The issue was to be voted on at the group’s general assembly Monday night. By 9 p.m., there was no word on whether the group had decided to go along with the permit process.

Reports of violence and drug abuse at other Occupy encampments have led local officials to crack down and, in some cases, forcibly remove structures and protesters.

City Manager Mark Rees said he will work with Mayor-elect Michael Brennan, who takes office early next month, to get the issue on the council agenda in the next two to three weeks.

“The city has been very concerned about violence and other illegal activities that have been happening in Lincoln Park,” Rees said after the meeting. “Most of these activities are the result of people not directly involved with Occupy Maine.”

On Friday, a camper hit an Occupy Maine protester on the head with the blunt end of a hatchet because the person was banging a drum to wake up the camp. That camper, Christopher Schisler, had an initial court appearance Monday on charges of aggravated assault and is being held on $5,000 bail.

On Saturday night, police responded to the park to deal with reports of confrontations between Occupy Maine people and a group of people who had entered the park and started smoking marijuana, a violation of the group’s rules. Police returned two hours later for another confrontation between the same groups.
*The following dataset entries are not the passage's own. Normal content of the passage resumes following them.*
$ cat config.mk
export PLATFORM = sky130hd
export DESIGN_NAME = key_to_hid_event_mapper_unit
export DESIGN_NICKNAME = d
export VERILOG_FILES = /design/src/design/khm_pkg.sv /design/src/design/khm_ram.sv /design/src/design/khm_ctrl.sv /design/src/design/khm_dp.sv /design/src/design/key_to_hid_event_mapper_unit.sv
export SDC_FILE = /design/constraint.sdc
export NUM_CORES = 1
export LEC_CHECK = 0
export ABC_AREA = 1
export BUFFER_PORTS_ARGS = -buffer_cell sky130_fd_sc_hd__buf_2
export CORE_MARGIN = 4
export CORE_UTILIZATION = 57
export DETAILED_ROUTE_END_ITERATION = 12
export PLACE_DENSITY = 0.76
export SLEW_MARGIN = 20
export SYNTH_ARGS = -nofsm -noshare
export SYNTH_HDL_FRONTEND = slang
export SYNTH_SLANG_ARGS = --single-unit
$ cat constraint.sdc
create_clock -name clk -period 7.1 [get_ports clk]
set_input_delay 0.71 -clock clk [delete_from_list [all_inputs] [get_ports clk]]
set_output_delay 0.71 -clock clk [all_outputs]
set_load 0.03 [all_outputs]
It’s uncertain what reception the protesters will receive at the council.

District 5 Councilor John Coyne said he has received calls from constituents complaining about the protesters and the city’s willingness to let them stay in the park.

“I think we’ve got to do something,” Coyne said. “The events we have going on right now need to be addressed.”

If the permitting process doesn’t give the city more control over the situation, “it might be time for (the protesters) to go,” he said.

District 4 Councilor Cheryl Leeman sent an email to fellow councilors and Acting Police Chief Michael Sauschuck that states that she wants the demonstrators to leave.

“For me, that’s it!! Time to formulate a plan for transitioning folks out of the park with a specific deadline,” she said. “This has gone way beyond ‘free speech,’ it has become an unauthorized tent city … “

Leeman was responding to an update by Sauschuck on the discovery of two teenage runaways from Buxton who were found over the weekend. The 14-year-old girls were found on the Eastern Promenade, where they had been staying in a sewer pipe for two nights.

Police determined that the girls had spent the first two nights in Lincoln Park, but with police and their parents looking for them there regularly, they moved to the Eastern Prom.

The summary says the girls were “cold, tired and hungry,” but unhurt and were reunited with their families. Sauschuck said the case is still under investigation.

Branson said Leeman may have misunderstood Saus-chuck’s summary, since it clearly said the teenagers were not found at Occupy Maine and that the group tried to help find them. Branson said he was upset that news reports suggested that the girls were found in Lincoln Park.

“These girls found out those at Occupy Maine were leading the effort to find these girls,” he said. “It was an Occupy Maine person who first alerted the police these girls were hanging around camp. They left when they knew we would contact police.”

The incidents illustrate the limitations on Occupy Maine, which seeks to allow anyone to join them while trying to reduce friction with city officials.

“We are on city property. We don’t have the right on our own to tell people they must leave,” Branson said.

Rees said police enforcement would be easier with a permit in place.

Branson said that he agreed, “not necessarily because my clients feel they need permission, but more to create a legal environment to preserve public safety and peace.”

Sauschuck, when asked why the city didn’t just order the protesters to leave, noted that such demands have met with extreme conflict and violence in other cities, something the city wants to avoid. He said the city would need to reassess the situation if there is another serious incident at the camp.

City officials have said they are trying to accommodate the group’s First Amendment rights to assemble and protest.

Protester Heather Curtis said the group has a strict code against violence, drinking and drug use and does not want to serve as a haven for people who are not part of the protest.

“Anyone who wants to hide from the light of day is not in line with the principles of Occupy Maine,” she said.

In upcoming days, Occupy Maine representatives and city code enforcement staff will meet to address lingering fire safety and building code issues, such as the presence of gas-fired heaters and “tents” that are approaching the definition of semi-permanent structures.